= Exercise requirements =
Please count the lines in the records below that include the word "unsigned" and report only the total.
┄┄┄┄┄┄
**src/rtl/riscv_pkg.sv**
```systemverilog
// Shared RISC-V front-end definitions: data width, base opcodes and the
// fetch state encoding used by the instruction fetch stage.
package riscv_pkg;

    localparam int unsigned XLEN = 32;

    localparam logic [6:0] OPC_R    = 7'b0110011;
    localparam logic [6:0] OPC_I    = 7'b0010011;
    localparam logic [6:0] OPC_LD   = 7'b0000011;
    localparam logic [6:0] OPC_S    = 7'b0100011;
    localparam logic [6:0] OPC_B    = 7'b1100011;
    localparam logic [6:0] OPC_J    = 7'b1101111;
    localparam logic [6:0] OPC_JALR = 7'b1100111;

    localparam logic [31:0] NOP = 32'h0000_0013;

    typedef enum logic [1:0] {
        REQ,
        WAIT,
        OUT
    } fetch_state_t;

endpackage

```
**src/rtl/ifetch_unit.sv**
```systemverilog
// Instruction fetch stage: owns the PC, fetches one word at a time over a
// req/gnt/rvalid port and hands a single buffered instruction to decode.
module ifetch_unit #(
    parameter int unsigned     XLEN     = riscv_pkg::XLEN,
    parameter logic [XLEN-1:0] RESET_PC = '0
) (
    input  logic            clk_i,
    input  logic            rst_ni,
    output logic            imem_req_o,
    output logic [XLEN-1:0] imem_addr_o,
    input  logic            imem_gnt_i,
    input  logic            imem_rvalid_i,
    input  logic [31:0]     imem_rdata_i,
    input  logic            imem_err_i,
    output logic            instr_valid_o,
    input  logic            instr_ready_i,
    output logic [31:0]     instr_o,
    output logic [XLEN-1:0] instr_pc_o,
    output logic [XLEN-1:0] instr_pc4_o,
    output logic            fetch_err_o,
    output logic            misalign_o,
    input  logic            redirect_i,
    input  logic [XLEN-1:0] redirect_pc_i
);
    import riscv_pkg::*;

    fetch_state_t    state_q, state_d;
    logic            run_q;
    logic [XLEN-1:0] pc_q, pc_d;
    logic [31:0]     instr_q, instr_d;
    logic [XLEN-1:0] ipc_q, ipc_d;
    logic            err_q, err_d;
    logic            mis_q, mis_d;
    logic            handshake;
    logic [XLEN-1:0] seq_pc;
    logic [XLEN-1:0] next_pc;

    // A misaligned PC resumes at the following aligned word.
    assign seq_pc    = {pc_q[XLEN-1:2], 2'b00} + XLEN'(4);
    assign handshake = (state_q == OUT) && instr_ready_i;
    assign next_pc   = redirect_i ? redirect_pc_i : seq_pc;

    always_comb begin
        state_d = state_q;
        pc_d    = pc_q;
        instr_d = instr_q;
        ipc_d   = ipc_q;
        err_d   = err_q;
        mis_d   = mis_q;
        case (state_q)
            REQ: begin
                if (run_q && imem_gnt_i) begin
                    state_d = WAIT;
                end
            end
            WAIT: begin
                if (imem_rvalid_i) begin
                    state_d = OUT;
                    instr_d = imem_err_i ? 32'h0 : imem_rdata_i;
                    ipc_d   = pc_q;
                    err_d   = imem_err_i;
                    mis_d   = 1'b0;
                end
            end
            OUT: begin
                if (handshake) begin
                    pc_d    = next_pc;
                    instr_d = 32'h0;
                    err_d   = 1'b0;
                    if (next_pc[1:0] == 2'b00) begin
                        state_d = REQ;
                        ipc_d   = '0;
                        mis_d   = 1'b0;
                    end else begin
                        // Never fetch from a misaligned target; present a trap entry.
                        ipc_d = next_pc;
                        mis_d = 1'b1;
                    end
                end
            end
            default: state_d = REQ;
        endcase
    end

    // run_q keeps the request low for the first cycle out of reset, so the
    // request stays a pure function of registered state.
    always_ff @(posedge clk_i or negedge rst_ni) begin
        if (!rst_ni) begin
            state_q <= REQ;
            run_q   <= 1'b0;
            pc_q    <= RESET_PC;
            instr_q <= 32'h0;
            ipc_q   <= '0;
            err_q   <= 1'b0;
            mis_q   <= 1'b0;
        end else begin
            state_q <= state_d;
            run_q   <= 1'b1;
            pc_q    <= pc_d;
            instr_q <= instr_d;
            ipc_q   <= ipc_d;
            err_q   <= err_d;
            mis_q   <= mis_d;
        end
    end

    assign imem_req_o    = (state_q == REQ) && run_q;
    assign imem_addr_o   = pc_q;
    assign instr_valid_o = (state_q == OUT);
    assign instr_o       = instr_q;
    assign instr_pc_o    = ipc_q;
    assign instr_pc4_o   = ipc_q + XLEN'(4);
    assign fetch_err_o   = err_q;
    assign misalign_o    = mis_q;

`ifndef SYNTHESIS
    a_rvalid_in_wait: assert property (@(posedge clk_i) disable iff (!rst_ni)
        imem_rvalid_i |-> (state_q == WAIT));
    a_gnt_with_req: assert property (@(posedge clk_i) disable iff (!rst_ni)
        imem_gnt_i |-> imem_req_o);
`endif

endmodule

```
**config.mk**
```make
export PLATFORM = sky130hd
export DESIGN_NAME = ifetch_unit
export DESIGN_NICKNAME = d
export VERILOG_FILES = /design/src/rtl/riscv_pkg.sv /design/src/rtl/ifetch_unit.sv
export SDC_FILE = /design/constraint.sdc
export NUM_CORES = 1
export LEC_CHECK = 0
export ABC_CLOCK_PERIOD_IN_PS = 1700
export BUFFER_PORTS_ARGS = -buffer_cell sky130_fd_sc_hd__buf_2
export CAP_MARGIN = 20
export CORE_MARGIN = 5
export CORE_UTILIZATION = 41
export CTS_CLUSTER_DIAMETER = 60
export DETAILED_ROUTE_END_ITERATION = 10
export PLACE_DENSITY = 0.71
export SYNTH_ARGS = -nofsm -noshare
export SYNTH_HDL_FRONTEND = slang
export SYNTH_SLANG_ARGS = --single-unit
```
**constraint.sdc**
```tcl
create_clock -name clk_i -period 1.7 [get_ports clk_i]
set_clock_uncertainty 0.05 [all_clocks]
set_input_delay 0.34 -clock clk_i [delete_from_list [all_inputs] [get_ports clk_i]]
set_output_delay 0.34 -clock clk_i [all_outputs]
set_load 0.01 [all_outputs]
```
==> impl_results.md <==
- # setup viols final: 37
- Clock root buffer: clkbuf_16
- Worst setup SP type: register
- Post-route cell area: 9080 µm²
- Final Hold Slack: between 0.15 and 0.2 ns
- Crit path kind: reg -> out
- Post-synthesis sequential area ratio: ~45%
- Max Cap Viol: 0
- Via-to-Cell Ratio: around 5.6
- WP data arrival: ~1.9 ns
- Total CTS buffers: 9
- FF+latch area: around 2500 µm²
- Initial DRC count: 430
- Synth async-reset ratio: 100%
- Ports: approximately 200
- Max Root-Sink Buffers: 2
- Cells after DPL: about 1100
- Routed Antenna Nets: 0
- Crit share post-route: 136%
- Post-synthesis adder-cell area fraction: less than 1%
- Crit end category: output port
- Via count: between 6000 and 7000
- DRT Wirelength: roughly 21000 µm
- Clock Latency Late Sink: around 0.35 ns
- Hpwl dp: roughly 14000 µm
- Final #Nets: around 1100
- Tot Pwr: 15.4 mW
- Syn Inst Count: slightly below 700
- GR Overflow Total: 0
- Post-synthesis mux area share: less than 1%
- Placed cell area: between 7000 and 8000 µm²
- Die area: 16100 µm²
- Unrepaired setup endpoints after global routing: true
- # DRC: 0
- Commonest non-fill, non-tap cells in the layout: buf_2, nand2_1, buf_4
- Finished Layout Cells: roughly 1200
- Top FF cell, synth: dfrtp_1
- Gpl congestion: a little over 0.9
- Fmax: about 430 MHz
- Mapped Area: between 5000 and 6000 µm²
- Share of layout cells above drive strength 1: a little under half
- Multi-input gate area: ~3500 µm²
- CTS Sinks: between 100 and 150
- First-pass GRT wire length: approximately 31000 µm
- Largest family of logic cells by synthesized area: simple AND/OR/NAND/NOR gates
- Slew Limit Fails: 0
- Pwr/cell area: 1700 nW/µm²
- Critical Path RT: ~1.3 ns
- Critical-path cell list: ha_2 -> nand2_4 -> nor4_4 -> buf_4 -> nand4_1 -> xnor2_2 -> buf_2
- CP max FO: 5
- Largest stage delay, worst path: between 0.3 and 0.4 ns
- Avg Inst Size Synth: roughly 8 µm²
- Port buffer count: approximately 200
- Antenna diode count: 0
- Static leakage: between 4 and 5 nW
- Clock transition at path regs: about 0.080 ns
- Fin crit period: between 2 and 2.5 ns
- Synth area leader: dfrtp_1
- Initial Util: approximately 42%
- Largest net degree at the start of global routing: 76
- Final worst slack: -0.604 ns
- Post-synthesis compound-gate area fraction: between 15 and 20%
- Final hold vios: 0
- Mapped Nets: ~760
- Yosys reg bits: roughly 100
- Initial antenna violation count: 1
- Post-synth EDFFs: 0
- Hold WC Path Type: in -> reg
- Failing checks: setup timing
- Max VDD drop: 751 µV
- # fillers: 1052
- CP max-delay cell: dfrtp_2
- DIE WIDTH: between 100 and 150 µm
- Most common cell after layout, fill and taps aside: buf_2
- Area Growth Syn to Fin: 61.8%
- Synth Area in XOR/XNOR: ~4.4%
- H-tree depth: 3
- CTS tree: yes
- DR WL/cell: approximately 18 µm
- Pre-antenna DRT Iters: 7
- Dominant cells by area after synthesis: dfrtp_1, nand2_1, nand3_1, o21ai_0, a21oi_1
- Yosys cell types: 54
- Core ar.: roughly 13000 µm²
- Number of global-route vias before repair: around 6200
- Rows: 42
- Simple-gate share of the synthesized area: between 20% and 30%
- Yosys warns: 0
- Die H: 127 µm
- Status: finished with violations
- Post-synth top area share: 45.0%
- Total track usage: a little under a quarter
flip-flops by register name, summed over array words and instances, names as in the netlist:
name	flops
imem_addr_o	32
instr_o	32
instr_pc_o	32
state_q	2
fetch_err_o	1
misalign_o	1
run_q	1
layout make-up:
| type | instances | share of cell area (%) |
|---|---|---|
| inverters | 8 | 0.358 |
| repair buffers | 352 | 26.9 |
| multi-input cells | 523 | 38.8 |
| well taps | 176 | 2.42 |
| clock inverters | 7 | 0.992 |
| clock buffers | 9 | 2.48 |
| flip-flops and latches | 101 | 28.0 |
metal layers:
layer / global-route usage, % / wire length (µm)
met5: 0 / 7
met4: 6.56 / 443
met3: 4.72 / 1600
met2: 40.0 / 10600
met1: 31.5 / 8780
worst paths after layout:
kind / startpoint / to / slack (ns) / cells after the start
max: instr_pc_o[3] / instr_pc4_o[24] / -0.60 / 7
min: imem_rdata_i[2] / instr_o[2] / 0.16 / 3
max reg2reg: imem_addr_o[8] / imem_addr_o[17] / -0.10 / 4
min reg2reg: instr_o[26] / instr_o[26] / 0.42 / 2
max in group asynchronous: rst_ni / state_q[1] / 0.74 / 3
min in group asynchronous: rst_ni / instr_pc_o[5] / 0.49 / 3
what timing repair did:
item,in CTS,in global routing
pin swaps,26,25
endpoints found under the setup margin,37,109
hold buffers,1,0
buffers inserted,14,26
resized for setup,49,76
endpoints found under the hold margin,98,0
gates cloned,0,3
worst max-delay path, delay by kind of cell, from the launching register on:
kind | cells | cell delay [ns]
simple gates | 3 | 0.48
flops | 1 | 0.38
buf+inv | 2 | 0.33
fa+ha+maj | 1 | 0.22
xor+xnor | 1 | 0.17
power breakdown:
group          internal [mW]  switching (mW)  total, mW  leakage [nW]
sequential              3.41           0.769       4.18          1.23
clock                   1.19            1.02       2.20         0.150
combinational           4.16            4.87       9.04          3.08
through the flow:
step	setup slack, ns	utilization, %	TNS [ns]
after global placement	-0.326	58.7	-4.50
after CTS	-0.551	63.7	-11.33
final	-0.604	68.0	-12.75
after detailed placement	-0.363	58.7	-5.50
after global routing	-0.667	68.0	-15.31
after floorplan	-0.236	-	-4.63
synth_stat cells (5+ instances only):
| library cell | count |
|---|---|
| nor3_1 | 19 |
| buf_2 | 6 |
| xnor2_1 | 21 |
| and3_1 | 16 |
| nand2_1 | 128 |
| dfrtp_1 | 101 |
| a21oi_1 | 46 |
| nor4_1 | 11 |
| clkbuf_1 | 39 |
| or3_1 | 5 |
| nand4_1 | 17 |
| a22oi_1 | 6 |
| xor2_1 | 7 |
| inv_1 | 8 |
| o21ai_0 | 52 |
| nor2_1 | 59 |
| nand3_1 | 61 |
| o2bb2ai_1 | 5 |
cells by family after synthesis:
kind of cell / Yosys count
simple gates: 347
compound gates: 142
flops: 101
buf+inv: 58
xor+xnor: 28
mux: 3
fa+ha+maj: 2
other cells: 1
Power figures use the tool's default switching activity.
┄┄┄┄┄┄
= Exercise result =
2